Giustino I era nato a Bederiana (un villaggio presso l’attuale Skopje) da una famiglia di contadini e aveva iniziato la sua carriera militare a Costantinopoli verso il 470. Al momento della sua elezione Giustino I (518-527) aveva all’incirca sessantotto anni e da quasi quaranta militava nella guardia imperiale, nella quale si era affermato grazie alla sua prestanza fisica. Sfortunatamente di questo sovrano non sono pervenute rappresentazioni figurative coeve; è necessario dunque volgersi alla monetazione emessa sotto il suo governo per ottenere delle indicazioni più precise e credibili. Questa operazione, come si vedrà, riserva però delle sorprese, che sarà possibile comprendere solo andando al di là dell’apparente statica idealizzazione delle raffigurazioni imperiali.

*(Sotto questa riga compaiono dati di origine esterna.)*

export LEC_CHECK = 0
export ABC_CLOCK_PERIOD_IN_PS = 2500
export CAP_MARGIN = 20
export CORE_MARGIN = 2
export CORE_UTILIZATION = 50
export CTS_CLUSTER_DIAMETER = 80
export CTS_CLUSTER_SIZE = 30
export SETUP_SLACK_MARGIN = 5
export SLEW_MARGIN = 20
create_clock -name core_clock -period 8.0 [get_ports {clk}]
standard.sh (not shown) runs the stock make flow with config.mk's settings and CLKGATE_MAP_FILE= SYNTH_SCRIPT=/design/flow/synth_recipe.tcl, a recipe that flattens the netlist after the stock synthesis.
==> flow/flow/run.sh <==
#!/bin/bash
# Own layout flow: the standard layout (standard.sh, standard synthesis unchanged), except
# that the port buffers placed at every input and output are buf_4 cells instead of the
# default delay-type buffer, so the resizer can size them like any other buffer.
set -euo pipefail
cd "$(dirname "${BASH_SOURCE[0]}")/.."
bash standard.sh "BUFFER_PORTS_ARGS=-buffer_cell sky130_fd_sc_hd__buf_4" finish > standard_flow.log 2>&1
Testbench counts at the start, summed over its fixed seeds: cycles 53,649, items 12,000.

Le monete di Giustino I, ed in particolare i suoi solidi, sembrano infatti riprodurre in modo stabile e invariato l’iconografia dei suoi predecessori: al dritto il sovrano, lievemente girato verso destra, indossa il consueto abito militare comprendente corazza ed elmo, regge nella mano sinistra lo scudo e nella destra la lancia, che tiene appoggiata sulla spalla; oltre a questo, anche le iscrizioni mostrano le stesse caratteristiche delle monete dei sovrani precedenti, sia nei titoli che nelle abbreviazioni

Solido di Giustino I (518-527) con al rovescio raffigurazione frontale di una Vittoria ormai trasformata in un angelo (oro, g 4,40; mm 20; h 6)
Solido di Giustino I (518-527) con al rovescio raffigurazione frontale di una Vittoria ormai trasformata in un angelo (oro, g 4,40; mm 20; h 6)

Leggere variazioni appaiono invece nel rovescio della moneta d’oro in cui, diversamente dai solidi prodotti fino a quel momento, la figura alata centrale non deve essere più identificata come una Vittoria di chiara ispirazione pagana ma come un Angelo, interamente rivestito di una clamide e accompagnato da simboli specificamente cristiani.

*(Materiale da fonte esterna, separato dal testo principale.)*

What follows belongs to an exercise in optimizing a design on an open flow for small area, a short achievable clock period and few clock cycles; a production flow would make more cautious choices. In this exercise RTL edits were held to simulation tests only and were not proved equivalent to the original.

==> flow/design.v <==
package mvuPkg;
	localparam int unsigned PE = 4;	 
	localparam int unsigned SIMD = 8;	 
	localparam int unsigned WEIGHT_WIDTH = 4;	 
	localparam int unsigned ACTIVATION_WIDTH = 4;	 
	localparam int unsigned ACCU_WIDTH = 16;	 
	localparam int unsigned PROD_WIDTH = WEIGHT_WIDTH + ACTIVATION_WIDTH;
	localparam int unsigned SUM_WIDTH = PROD_WIDTH + $clog2(SIMD);	 
	localparam int unsigned MAX_FOLD = 8;
	localparam int unsigned FOLD_WIDTH = $clog2(MAX_FOLD);
	localparam int unsigned OUT_WIDTH = 8;
	localparam int unsigned OUT_SHIFT = 2;
	localparam int unsigned OUT_MAX = (1 << OUT_WIDTH) - 1;	 
	localparam int unsigned LANE_WIDTH = (PE > 1) ? $clog2(PE) : 1;
	localparam int unsigned FIFO_DEPTH = 8;
	localparam int unsigned PTR_WIDTH = $clog2(FIFO_DEPTH);
	localparam int unsigned CNT_WIDTH = PTR_WIDTH + 1;	 
	localparam int unsigned HOLD_LEVEL = FIFO_DEPTH - 6;	 
	localparam int unsigned WTILE_WIDTH = PE * SIMD * WEIGHT_WIDTH;
	localparam int unsigned ATILE_WIDTH = SIMD * ACTIVATION_WIDTH;
	localparam int unsigned RES_WIDTH = PE * ACCU_WIDTH;
	typedef enum logic {
		SER_IDLE,	 
		SER_SEND	 
	} serState_t;
endpackage
`timescale 1ns/1ns
import mvuPkg::*;
module weightMem (
	input  logic                            clk,
	input  logic                            wWr,	 
	input  logic [mvuPkg::FOLD_WIDTH-1:0]   wAddr,
	input  logic [mvuPkg::WTILE_WIDTH-1:0]  wData,
	input  logic [mvuPkg::FOLD_WIDTH-1:0]   rdAddr,	 
	output logic [mvuPkg::WTILE_WIDTH-1:0]  rdData
);
	logic [WTILE_WIDTH-1:0] mem [MAX_FOLD];
	always_ff @(posedge clk) begin
		if (wWr) begin
			mem[wAddr] <= wData;
		end
	end
	always_ff @(posedge clk) begin
		rdData <= mem[rdAddr];
	end
endmodule
`timescale 1ns/1ns
import mvuPkg::*;
module mvuSequencer (
	input  logic                            clk,
	input  logic                            rst,
	input  logic                            aStrobe,	 
	input  logic [mvuPkg::ATILE_WIDTH-1:0]  aData,
	input  logic                            aPad,	 
	input  logic [mvuPkg::FOLD_WIDTH-1:0]   foldCount,	 
	output logic [mvuPkg::FOLD_WIDTH-1:0]   rdAddr,
	output logic [mvuPkg::ATILE_WIDTH-1:0]  a,
	output logic                            last,
	output logic                            zero
);
	logic [FOLD_WIDTH-1:0] foldCnt;	 
	logic                  atEnd;
	assign atEnd = (foldCnt == foldCount);
	always_ff @(posedge clk) begin
		if (rst) begin
			foldCnt <= '0;
		end else if (aStrobe) begin
			if (atEnd)
				foldCnt <= '0;	 
			else
				foldCnt <= foldCnt + 1'b1;
		end
	end
	assign rdAddr = foldCnt;
	always_ff @(posedge clk) begin
		if (rst) begin
			last <= 1'b0;
			zero <= 1'b1;	 
		end else begin
			last <= aStrobe && atEnd;
			zero <= !aStrobe || aPad;	 
		end
	end
	always_ff @(posedge clk) begin
		a <= aData;
	end
endmodule
`timescale 1ns/1ns
import mvuPkg::*;
module mvuCore (
	input  logic                            clk,
	input  logic                            rst,
	input  logic                            last,	 
	input  logic                            zero,	 
	input  logic [mvuPkg::WTILE_WIDTH-1:0]  w,	 
	input  logic [mvuPkg::ATILE_WIDTH-1:0]  a,	 
	output logic                            vld,
	output logic [mvuPkg::RES_WIDTH-1:0]    p	 
);
	function automatic logic signed [PROD_WIDTH-1:0] laneProd(
		input logic signed [WEIGHT_WIDTH-1:0] wv,
		input logic [ACTIVATION_WIDTH-1:0]    av
	);
		logic signed [PROD_WIDTH-1:0] wExt;
		logic signed [PROD_WIDTH-1:0] aExt;
		wExt = PROD_WIDTH'(wv);	 
		aExt = $signed(PROD_WIDTH'(av));	 
		laneProd = wExt * aExt;
	endfunction
	logic [1:5] L;	 
	logic [1:3] Z;	 
	logic [WTILE_WIDTH-1:0]         w1;
	logic [ATILE_WIDTH-1:0]         a1;
	logic signed [PROD_WIDTH-1:0]   m2 [PE][SIMD];
	logic signed [SUM_WIDTH-1:0]    sum2 [PE];	 
	logic signed [SUM_WIDTH-1:0]    s3 [PE];
	logic signed [ACCU_WIDTH-1:0]   acc4 [PE];
	logic signed [ACCU_WIDTH-1:0]   res5 [PE];
	always_ff @(posedge clk) begin
		if (rst) begin
			L <= '0;
			Z <= '1;	 
		end else begin
			L <= {last, L[1:4]};
			Z <= {zero, Z[1:2]};
		end
	end
	assign vld = L[5];
	always_ff @(posedge clk) begin
		w1 <= w;
		a1 <= a;
	end
	always_ff @(posedge clk) begin
		for (int pe = 0; pe < PE; pe++) begin
			for (int s = 0; s < SIMD; s++) begin
				m2[pe][s] <= laneProd(w1[(pe*SIMD + s)*WEIGHT_WIDTH +: WEIGHT_WIDTH],
					a1[s*ACTIVATION_WIDTH +: ACTIVATION_WIDTH]);
			end
		end
	end
	always_comb begin
		for (int pe = 0; pe < PE; pe++) begin
			sum2[pe] = '0;
			for (int s = 0; s < SIMD; s++)
				sum2[pe] = sum2[pe] + SUM_WIDTH'(m2[pe][s]);	 
		end
	end
	always_ff @(posedge clk) begin
		for (int pe = 0; pe < PE; pe++)
			s3[pe] <= sum2[pe];
	end
	always_ff @(posedge clk) begin
		if (rst) begin
			for (int pe = 0; pe < PE; pe++)
				acc4[pe] <= '0;
		end else begin
			for (int pe = 0; pe < PE; pe++) begin
				acc4[pe] <= (L[4] ? '0 : acc4[pe])
					+ (Z[3] ? '0 : ACCU_WIDTH'(s3[pe]));	 
			end
		end
	end
	always_ff @(posedge clk) begin
		for (int pe = 0; pe < PE; pe++)
			res5[pe] <= acc4[pe];
	end
	always_comb begin
		for (int pe = 0; pe < PE; pe++)
			p[pe*ACCU_WIDTH +: ACCU_WIDTH] = res5[pe];
	end
endmodule
`timescale 1ns/1ns
import mvuPkg::*;
module resultFifo (
	input  logic                          clk,
	input  logic                          rst,
	input  logic                          push,	 
	input  logic [mvuPkg::RES_WIDTH-1:0]  pushData,
	input  logic                          pop,
	output logic [mvuPkg::RES_WIDTH-1:0]  popData,	 
	output logic                          empty,
	output logic                          hold	 
);
	logic [RES_WIDTH-1:0] mem [FIFO_DEPTH];
	logic [PTR_WIDTH-1:0] wrPtr;
	logic [PTR_WIDTH-1:0] rdPtr;
	logic [CNT_WIDTH-1:0] occ;	 
	logic                 full;
	always_ff @(posedge clk) begin
		if (rst) begin
			wrPtr <= '0;
			rdPtr <= '0;
			occ <= '0;
		end else begin
			if (push)
				wrPtr <= wrPtr + 1'b1;	 
			if (pop)
				rdPtr <= rdPtr + 1'b1;
			case ({push, pop})
				2'b10: occ <= occ + 1'b1;
				2'b01: occ <= occ - 1'b1;
				default: occ <= occ;	 
			endcase
		end
	end
	always_ff @(posedge clk) begin
		if (push)
			mem[wrPtr] <= pushData;
		if (pop)
			popData <= mem[rdPtr];
	end
	assign empty = (occ == '0);
	assign full = (occ == CNT_WIDTH'(FIFO_DEPTH));
	assign hold = (occ >= CNT_WIDTH'(HOLD_LEVEL));	 
endmodule
`timescale 1ns/1ns
import mvuPkg::*;
module requantSerializer (
	input  logic                           clk,
	input  logic                           rst,
	input  logic                           empty,
	input  logic [mvuPkg::RES_WIDTH-1:0]   popData,
	output logic                           pop,
	output logic                           outVld,
	output logic [mvuPkg::OUT_WIDTH-1:0]   outData,
	output logic [mvuPkg::LANE_WIDTH-1:0]  outLane	 
);
	mvuPkg::serState_t       state;
	logic [LANE_WIDTH-1:0]   lane;	 
	logic                    lastLane;
	logic signed [ACCU_WIDTH-1:0] accSel;
	logic signed [ACCU_WIDTH-1:0] shifted;
	logic [OUT_WIDTH-1:0]    quant;
	assign lastLane = (lane == LANE_WIDTH'(PE - 1));
	assign pop = !empty && ((state == SER_IDLE) || lastLane);
	always_comb begin
		accSel = $signed(popData[lane*ACCU_WIDTH +: ACCU_WIDTH]);
		shifted = (accSel < 0) ? '0 : (accSel >>> OUT_SHIFT);
		if (shifted > $signed(ACCU_WIDTH'(OUT_MAX)))
			quant = OUT_WIDTH'(OUT_MAX);
		else
			quant = OUT_WIDTH'(shifted);
	end
	always_ff @(posedge clk) begin
		if (rst) begin
			state <= SER_IDLE;
			lane <= '0;
			outVld <= 1'b0;
		end else begin
			outVld <= (state == SER_SEND);
			case (state)
				SER_IDLE: if (pop) state <= SER_SEND;	 
				SER_SEND: begin
					if (lastLane) begin
						lane <= '0;
						state <= pop ? SER_SEND : SER_IDLE;
					end else begin
						lane <= lane + 1'b1;
					end
				end
				default: state <= SER_IDLE;
			endcase
		end
	end
	always_ff @(posedge clk) begin
		outData <= quant;
		outLane <= lane;
	end
endmodule
`timescale 1ns/1ns
import mvuPkg::*;
module mvuTop (
	input  logic                           clk,
	input  logic                           rst,
	input  logic                           wWr,
	input  logic [mvuPkg::FOLD_WIDTH-1:0]  wAddr,
	input  logic [mvuPkg::WTILE_WIDTH-1:0] wData,
	input  logic [mvuPkg::FOLD_WIDTH-1:0]  foldCount,
	input  logic                           aStrobe,
	input  logic [mvuPkg::ATILE_WIDTH-1:0] aData,
	input  logic                           aPad,
	output logic                           outVld,
	output logic [mvuPkg::OUT_WIDTH-1:0]   outData,
	output logic [mvuPkg::LANE_WIDTH-1:0]  outLane,
	output logic                           hold
);
	logic [FOLD_WIDTH-1:0]  rdAddr;
	logic [WTILE_WIDTH-1:0] rdData;
	logic [ATILE_WIDTH-1:0] a;
	logic                   last;
	logic                   zero;
	logic                   vld;
	logic [RES_WIDTH-1:0]   p;
	logic                   pop;
	logic [RES_WIDTH-1:0]   popData;
	logic                   empty;
	weightMem weightMem_i (
		.clk    (clk),
		.wWr    (wWr),
		.wAddr  (wAddr),
		.wData  (wData),
		.rdAddr (rdAddr),
		.rdData (rdData)
	);
	mvuSequencer mvuSequencer_i (
		.clk       (clk),
		.rst       (rst),
		.aStrobe   (aStrobe),
		.aData     (aData),
		.aPad      (aPad),
		.foldCount (foldCount),
		.rdAddr    (rdAddr),
		.a         (a),
		.last      (last),
		.zero      (zero)
	);
	mvuCore mvuCore_i (
		.clk  (clk),
		.rst  (rst),
		.last (last),
		.zero (zero),
		.w    (rdData),
		.a    (a),
		.vld  (vld),
		.p    (p)
	);
	resultFifo resultFifo_i (
		.clk      (clk),
		.rst      (rst),
		.push     (vld),
		.pushData (p),
		.pop      (pop),
		.popData  (popData),
		.empty    (empty),
		.hold     (hold)
	);
	requantSerializer requantSerializer_i (
		.clk     (clk),
		.rst     (rst),
		.empty   (empty),
		.popData (popData),
		.pop     (pop),
		.outVld  (outVld),
		.outData (outData),
		.outLane (outLane)
	);
endmodule
==> flow/run.sh <==
#!/bin/bash
# synth_recipe.tcl (not shown) runs the flow's synth.tcl, then flattens the netlist and writes it again
# the make line also repeats each setting of config.mk as NAME=value (left out here)
make -C /OpenROAD-flow-scripts/flow DESIGN_CONFIG=/design/flow/config.mk WORK_HOME=/design/flow/orfs CLKGATE_MAP_FILE= SYNTH_SCRIPT=/design/flow/synth_recipe.tcl finish
==> flow/config.mk <==
export PLATFORM = sky130hd
export DESIGN_NAME = mvuTop
export DESIGN_NICKNAME = mvuTop
export VERILOG_FILES = /design/flow/design.v
export SDC_FILE = /design/flow/constraint.sdc
export NUM_CORES = 4
export LEC_CHECK = 0
export CAP_MARGIN = 20
export CORE_MARGIN = 2
export CORE_UTILIZATION = 40
export SLEW_MARGIN = 20
==> flow/constraint.sdc <==
create_clock -name core_clock -period 6.0 [get_ports {clk}]
set_input_delay 1.2000 -clock core_clock [delete_from_list [all_inputs] [get_ports {clk}]]
set_output_delay 1.2000 -clock core_clock [all_outputs]
set_load 0.01 [all_outputs]
==> results.cfg <==
[run_status]
status = finished clean

[sta]
slew_violations = 0
worst_slack_ps = 907
rsz0062_at_grt = no
hold_ws_ps = 270
setup_viol = 0
hold_violations = 0
maxSlewHeadroom_pct = 26.6
fin_skew_ps = 111
worst_pin_slew_ps = 1100
fin_crit_sh_pct = 84.9
max_freq_mhz = 196
finalCriticalPeriod_ps = 5090

[synthesis]
yosysSeqAreaShare_pct = 61.6
synth_edf_count = 1528
syn_nets = 7411
synth_most_common_cell = edfxtp_1
yosysWarnings = 10
synth_area_per_cell_um2 = 15.9
synthTopCellsByCount = edfxtp_1, dfxtp_1, inv_1
syn_inst = 6276
synth-async-reset-ratio_pct = 0
synth_top_cell_by_area = edfxtp_1
synth-main-ff-cell = edfxtp_1
synth_area_leaders = edfxtp_1, dfxtp_1, mux4_2
synth_seq_cells = 2305
yosysUniqueCellTypes = 63
syn_area_um2 = 99700
synth_top_area_share_pct = 46.0

[critical_path]
timing.rr.start = mvuCore_i.m2[2][1]$_DFF_P_
path_cells = inv_1 > fa_1 > inv_1 > ha_1 > inv_1 > fa_1 > nor2b_1 > o21ai_0 > a21boi_0 > nor2_1 > fa_1 > inv_1 > fa_1 > inv_1 > fa_1 > ha_1 > o21ai_0 > a21boi_0 > o21a_1 > o41a_1 > xnor2_1
cpPeakStageDelay_ps = 480
crit_path_start = mvuCore_i.m2[2][1]$_DFF_P_
endpoint_kind = flop
crit_family = adder cells
path_max_fanout = 3
path_class = flop to flop
cp_slowest_cell = fa_1
start_kind = flop
required_ps = 6730
crit_buf_inv = 5
cp_data_arrival_time_ps = 5820

[cts]
cts_tree = yes
clock_sinks = 2305
root_buffer = clkbuf_16
ctsResizeCount = 0
h-tree-depth = 4
numCtsBuffers = 235
cts_buffer_depth = 3
cts_hold_buf = 0
insertion_delay_ps = 900
cts_setup_buffers = 0
clkTransAtPathRegs_ps = 60

[layout]
drive_gt1_share_pct = 15.5
seq_area_um2 = 61500
nFillCells = 21500
area_growth_pct = 14.4
multiInputGateArea_um2 = 35200
fin_nets = 7742

[grt]
grt_use_met3_pct = 3.06
grt_max_degree = 118
grt_util_met2_pct = 28.6
grt_pass1_wl_um = 326000
antenna_found_initial = 32
grt_use_met1_pct = 22.9
grt_pass1_vias = 52900
grt_usage_pct = 17.0
top_usage_layer = met2
grt.overflow.total = 0

[route]
vias = 49700
route.detailed.drc = 0
firstDrtPassIters = 5
ant_nets = 0
postRouteWirelength_um = 213000
drt_iter0_markers = 2713
wl_per_cell_um = 21.0
viasPerCell = 4.90

[floorplan]
die_w_um = 503
ios = 183
initial_core_util_pct = 40.2
dieHeight_um = 503
rows = 183
die_area_um2 = 253000
coreArea_um2 = 248000

[place]
dp_hpwl_um = 143000
pre_cts_ws_ps = 935
port_buffers = 182
gp_congestion = 0.826

[job]
maxCapViolCount = 0

[min_path]
hp-start = weightMem_i.rdData[100]$_DFF_P_
hp-class = flop to flop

Solido di Anastasio I (491-518) con la rappresentazione della Vittoria che regge la croce (oro, g 4,41; mm 20; h 6)
Solido di Anastasio I (491-518) con la rappresentazione della Vittoria che regge la croce (oro, g 4,41; mm 20; h 6)

In effetti, oltre ad essere completamente frontale, e non più rivolta verso destra, la figura perde qualsiasi connotazione femminile, regge con la destra la croce (anche se tale innovazione era già presente nei solidi degli immediati predecessori di Giustino I), e, soprattutto, tiene nella mano sinistra un globo crucigero.

Particolare della Vittoria/Angelo nel rovescio del solido di Anastasio I (a sinistra) e di Giustino I (a destra)
Particolare della Vittoria/Angelo nel rovescio del solido di Anastasio I (a sinistra) e di Giustino I (a destra)

Tralasciando per il momento l’innovazione dell’Angelo, dunque, i solidi di Giustino I ripropongono esattamente i canoni dell’iconografia imperiale; dall’impersonale e quasi ieratico volto del sovrano, agli abiti, tutto rinvia alla tradizione precedente e alla ferma volontà che il potere del sovrano derivi direttamente da Dio e che la sua corte sia una rappresentazione terrena di quella celeste.

Questa apparente, perfetta armonia nascondeva in realtà una situazione ben diversa: Giustino infatti era molto lontano dall’essere quel sovrano ideale che appariva nelle monete e il suo regno, fin dal giorno della sua elezione, non fu certo specchio di quello divino. Come già accennato, Giustino non aveva mai manifestato particolari abilità di governo; alla morte di Anastasio I tuttavia egli si trovò improvvisamente coinvolto nei tumultuosi eventi che da sempre seguivano la morte di un sovrano a Costantinopoli. Non essendoci partenti in grado di rivendicare il trono, fu compito del Senato scegliere il nuovo sovrano e, mentre le guardie imperiali si riunivano nel palazzo, il popolo che attendeva all’Ippodromo diventava sempre più impaziente.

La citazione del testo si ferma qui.